In conclusion, the data presented here generated using the HSGM provides a new approach for measuring and assessing Canadian SMEs' growth performance. It is encouraging to observe that, in aggregate, as Canadian SMEs emerged from the recent recession, they had strong internal resources to support new growth opportunities. While certain businesses or sub-categories of businesses continue to face tight credit conditions, the analysis shows that the key challenge is for SMEs to identify and capitalize on growth opportunities.
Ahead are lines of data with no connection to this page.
**src/tunnel_message_reassembler_unit_macros.svh**
```systemverilog
// Assertion macros shared by the tunnel message reassembler.
`ifndef TUNNEL_MESSAGE_REASSEMBLER_UNIT_MACROS_SVH
`define TUNNEL_MESSAGE_REASSEMBLER_UNIT_MACROS_SVH

// Condition that must hold at every clock edge out of reset.
`define TMR_ASSERT_ALWAYS(label, cond, msg) \
  label: assert property (@(posedge clk) disable iff (rst) (cond)) else $error(msg);

// Consequence that must hold in the cycle after the antecedent.
`define TMR_ASSERT_NEXT(label, ante, cons, msg) \
  label: assert property (@(posedge clk) disable iff (rst) (ante) |=> (cons)) else $error(msg);

`endif

```
**src/tmr_pkg.sv**
```systemverilog
// Types and constants of the tunnel message reassembler.
package tmr_pkg;

  localparam int FRAME_BYTES       = 60;
  localparam int READ_BUFFER_BYTES = 256;
  localparam int HEADER_BYTES      = 2;

  localparam int CAP_W  = 9;
  localparam int LEN_W  = 6;
  localparam int BYTE_W = 8;

  localparam logic [CAP_W-1:0] CAP_MAX     = CAP_W'(READ_BUFFER_BYTES);
  localparam logic [LEN_W-1:0] LEN_FULL    = LEN_W'(FRAME_BYTES);
  localparam logic [LEN_W-1:0] LEN_HEADER  = LEN_W'(HEADER_BYTES);

  typedef enum logic {
    CMD_ARM  = 1'b0,
    CMD_BYTE = 1'b1
  } cmd_t;

  typedef enum logic [1:0] {
    KIND_WRITE    = 2'd0,
    KIND_COMPLETE = 2'd1,
    KIND_ABANDON  = 2'd2
  } kind_t;

  typedef enum logic {
    REG_CHANNEL  = 1'b0,
    REG_PROTOCOL = 1'b1
  } reg_index_t;

  typedef struct packed {
    kind_t              kind;
    logic [BYTE_W-1:0]  write_offset;
    logic [BYTE_W-1:0]  write_data;
    logic [CAP_W-1:0]   total_size;
    logic [BYTE_W-1:0]  source_id;
    logic [BYTE_W-1:0]  destination_id;
    logic               last;
  } result_t;

endpackage

```
**src/tunnel_message_reassembler_unit.sv**
```systemverilog
// Top level of the tunnel message reassembler: frame parsing and result buffer.
//
// The slave stream carries one command per transfer: tuser low arms a new
// read with the capacity in tdata, tuser high delivers one byte of a tunnel
// frame with its length, protocol and channel. The master stream carries the
// results: payload byte writes, read completions and read abandons, with
// tlast marking the final result caused by one input transfer.
// Each input is decoded in the cycle it is accepted; its results appear on
// the master side in the next cycle.
// An input causes at most two results. A two-entry result buffer holds them,
// and a new input is taken whenever the buffer is empty or its single
// remaining entry is taken in the same cycle. With the receiver ready this
// gives one input per cycle while each input yields at most one result; an
// input that yields two holds off the next input until its second result is taken.
// When the receiver stalls, the buffer fills and tready drops until it drains.
// Synchronous reset disarms the read, clears all counters and the buffer, and
// sets the channel register to 0 and the protocol register to 255.
// The configuration registers are written through cfg_we, cfg_index and
// cfg_data and must only be changed while the block is idle.
module tunnel_message_reassembler_unit (
  input  logic        clk,
  input  logic        rst,
  // configuration write port
  input  logic        cfg_we,
  input  logic        cfg_index,
  input  logic [7:0]  cfg_data,
  // input stream
  input  logic        s_tvalid,
  output logic        s_tready,
  input  logic [39:0] s_tdata,   // capacity, frame_byte, frame_length, frame_protocol,
                                 // frame_channel, zero fill
  input  logic        s_tuser,   // command
  // result stream
  output logic        m_tvalid,
  input  logic        m_tready,
  output logic [47:0] m_tdata,   // write_offset, write_data, total_size, source_id,
                                 // destination_id, zero fill
  output logic [1:0]  m_tuser,   // kind
  output logic        m_tlast    // last
);

  logic [7:0] channel_number;
  logic [7:0] expected_protocol;

  logic       armed;
  logic [8:0] buffer_capacity;
  logic [8:0] fill_count;
  logic [5:0] byte_position;
  logic       frame_accepted;
  logic [7:0] latched_source;
  logic [7:0] latched_destination;

  logic       armed_next;
  logic [8:0] buffer_capacity_next;
  logic [8:0] fill_count_next;
  logic [5:0] byte_position_next;
  logic       frame_accepted_next;
  logic [7:0] latched_source_next;
  logic [7:0] latched_destination_next;

  tmr_pkg::result_t slot0;
  tmr_pkg::result_t slot1;
  logic [1:0]       cnt;

  tmr_pkg::result_t res0;
  tmr_pkg::result_t res1;
  logic [1:0]       res_cnt;

  logic       in_cmd;
  logic [8:0] in_cap;
  logic [7:0] in_byte;
  logic [5:0] in_len;
  logic [7:0] in_proto;
  logic [7:0] in_chan;

  logic push;
  logic pop;

  assign in_cmd   = s_tuser;
  assign in_cap   = s_tdata[8:0];
  assign in_byte  = s_tdata[16:9];
  assign in_len   = s_tdata[22:17];
  assign in_proto = s_tdata[30:23];
  assign in_chan  = s_tdata[38:31];

  assign m_tvalid = (cnt != 2'd0);
  assign s_tready = (cnt == 2'd0) || ((cnt == 2'd1) && m_tready);
  assign push     = s_tvalid && s_tready;
  assign pop      = m_tvalid && m_tready;

  assign m_tuser = slot0.kind;
  assign m_tlast = slot0.last;
  assign m_tdata = {7'd0, slot0.destination_id, slot0.source_id, slot0.total_size,
                    slot0.write_data, slot0.write_offset};

  always_comb begin
    logic [5:0]       len_e;
    logic             full;
    logic             hdr_ok;
    logic [5:0]       payload;
    logic             overflow;
    logic             fa0;
    logic             armed0;
    logic [8:0]       fill0;
    logic [8:0]       fill1;
    logic [6:0]       pos_inc;
    tmr_pkg::result_t r;

    armed_next               = armed;
    buffer_capacity_next     = buffer_capacity;
    fill_count_next          = fill_count;
    byte_position_next       = byte_position;
    frame_accepted_next      = frame_accepted;
    latched_source_next      = latched_source;
    latched_destination_next = latched_destination;
    res0                     = '0;
    res1                     = '0;
    res_cnt                  = 2'd0;

    len_e    = (in_len == 6'd0) ? 6'd1 : in_len;
    full     = (len_e == tmr_pkg::LEN_FULL);
    hdr_ok   = armed && (len_e >= tmr_pkg::LEN_HEADER) && (len_e <= tmr_pkg::LEN_FULL) &&
               (in_proto == expected_protocol) && (in_chan == channel_number);
    payload  = len_e - tmr_pkg::LEN_HEADER - (full ? 6'd1 : 6'd0);
    overflow = ({1'b0, fill_count} + 10'(payload)) > {1'b0, buffer_capacity};
    pos_inc  = {1'b0, byte_position} + 7'd1;
    fa0      = frame_accepted;
    armed0   = armed;
    fill0    = fill_count;
    fill1    = fill_count;
    r        = '0;

    if (in_cmd == tmr_pkg::CMD_ARM) begin
      buffer_capacity_next = (in_cap > tmr_pkg::CAP_MAX) ? tmr_pkg::CAP_MAX : in_cap;
      fill_count_next      = 9'd0;
      armed_next           = 1'b1;
      frame_accepted_next  = 1'b0;
    end else begin
      if (byte_position == 6'd0) begin
        fa0 = 1'b0;
        if (hdr_ok) begin
          if (overflow) begin
            armed0 = 1'b0;
            fill0  = 9'd0;
            r      = '0;
            r.kind = tmr_pkg::KIND_ABANDON;
            res0   = r;
            res_cnt = 2'd1;
          end else begin
            fa0 = 1'b1;
          end
        end
      end
      fill1 = fill0;

      if (fa0 && armed0) begin
        if (byte_position == 6'd0) begin
          if (fill0 == 9'd0) begin
            latched_source_next = in_byte;
          end
        end else if (byte_position == 6'd1) begin
          if (fill0 == 9'd0) begin
            latched_destination_next = in_byte;
          end
        end else if (!(full && (pos_inc == {1'b0, len_e})) && (byte_position < len_e)) begin
          if (fill0 < buffer_capacity) begin
            r              = '0;
            r.kind         = tmr_pkg::KIND_WRITE;
            r.write_offset = fill0[7:0];
            r.write_data   = in_byte;
            res0           = r;
            res_cnt        = 2'd1;
            fill1          = fill0 + 9'd1;
          end
        end
      end

      if (pos_inc >= {1'b0, len_e}) begin
        if (fa0 && armed0 && (len_e < tmr_pkg::LEN_FULL)) begin
          r                = '0;
          r.kind           = tmr_pkg::KIND_COMPLETE;
          r.total_size     = fill1;
          r.source_id      = latched_source_next;
          r.destination_id = latched_destination_next;
          if (res_cnt == 2'd0) begin
            res0 = r;
          end else begin
            res1 = r;
          end
          res_cnt = res_cnt + 2'd1;
          armed0  = 1'b0;
        end
        fa0                = 1'b0;
        byte_position_next = 6'd0;
      end else begin
        byte_position_next = pos_inc[5:0];
      end

      armed_next          = armed0;
      fill_count_next     = fill1;
      frame_accepted_next = fa0;
    end

    if (res_cnt == 2'd1) begin
      res0.last = 1'b1;
    end else if (res_cnt == 2'd2) begin
      res1.last = 1'b1;
    end
  end

  always_ff @(posedge clk) begin
    if (rst) begin
      channel_number    <= 8'd0;
      expected_protocol <= 8'd255;
    end else if (cfg_we) begin
      unique case (tmr_pkg::reg_index_t'(cfg_index))
        tmr_pkg::REG_CHANNEL:  channel_number    <= cfg_data;
        tmr_pkg::REG_PROTOCOL: expected_protocol <= cfg_data;
        default: ;
      endcase
    end
  end

  always_ff @(posedge clk) begin
    if (rst) begin
      armed               <= 1'b0;
      buffer_capacity     <= 9'd0;
      fill_count          <= 9'd0;
      byte_position       <= 6'd0;
      frame_accepted      <= 1'b0;
      latched_source      <= 8'd0;
      latched_destination <= 8'd0;
    end else if (push) begin
      armed               <= armed_next;
      buffer_capacity     <= buffer_capacity_next;
      fill_count          <= fill_count_next;
      byte_position       <= byte_position_next;
      frame_accepted      <= frame_accepted_next;
      latched_source      <= latched_source_next;
      latched_destination <= latched_destination_next;
    end
  end

  // An accepted input always finds the buffer empty once the head transfer is counted.
  always_ff @(posedge clk) begin
    if (rst) begin
      cnt <= 2'd0;
    end else if (push) begin
      cnt <= res_cnt;
    end else if (pop) begin
      cnt <= cnt - 2'd1;
    end
  end

  always_ff @(posedge clk) begin
    if (push) begin
      slot0 <= res0;
      slot1 <= res1;
    end else if (pop) begin
      slot0 <= slot1;
    end
  end

`include "tunnel_message_reassembler_unit_macros.svh"

  `TMR_ASSERT_ALWAYS(a_cnt_range, cnt != 2'd3, "result buffer count out of range")
  `TMR_ASSERT_ALWAYS(a_fill_cap, fill_count <= buffer_capacity, "fill beyond capacity")
  `TMR_ASSERT_NEXT(a_arm, push && (s_tuser == tmr_pkg::CMD_ARM), armed && (fill_count == 9'd0) && (cnt == 2'd0), "arm did not open an empty read")
  `TMR_ASSERT_NEXT(a_end_disarms, push && (res0.kind != tmr_pkg::KIND_WRITE || res_cnt == 2'd2), !armed, "read still armed after completion or abandon")

endmodule
```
## VIII. Definitions of Terms

Actual growth:
Measured as the percentage change in business revenues over a given period of time.
Assets:
Resources owned/controlled by an enterprise (i.e., inventories, land, property, plants and equipments, etc.) as a result of past events and from which future economic benefits, typically measured in the form of cash flows, are expected to arise.
Asset turnover:
The amount of sales generated for every dollar's worth of assets. Calculated by dividing total sales by total assets. Asset turnover helps measure the efficiency with which firm assets are being used. Typically, the higher the ratio the better.
Debt:
An amount owed to a lender or supplier for funds borrowed and/or products/services delivered. Debt can be represented by a loan, bond, mortgage or other instrument stating repayment terms and, if applicable, interest requirements.
Dividend payout ratio:
The percentage of company earnings paid out to shareholders.
Equity:
A stock or other security representing ownership interest in a company. On a company's balance sheet it represents the amount of funds contributed by the owners plus the sum of whatever earnings they retained within the business.
Financial leverage multiplier:
A measure of financial leverage. Calculated by dividing total assets by total equity. The financial leverage multiplier is a way of examining how a company uses its debt to finance its assets. A higher multiplier indicates higher financial leverage and greater financial risk.
Net Income:
A company's total profits. It is calculated by subtracting from total revenues over a period, the costs of sales along with all other expenses that the company incurred.
Net profit margin:
A ratio of profitability calculated by dividing net income by total revenues. It measures how much out of every dollar of sales a company actually keeps in earnings.
Retention Rate:
The percentage of annual earnings retained within the business. Measured as 1 minus the dividend payout ratio.
Return on equity:
A measure of income earned on equity owners' investment. Calculated by dividing net income after taxes by owners' equity.
Sustainable growth:
A measure of the rate of growth in sales, earnings and cash flows that a company can potentially generate, and sustain, over time given its level of income, keeping its capital structure constant and without issuing additional equity.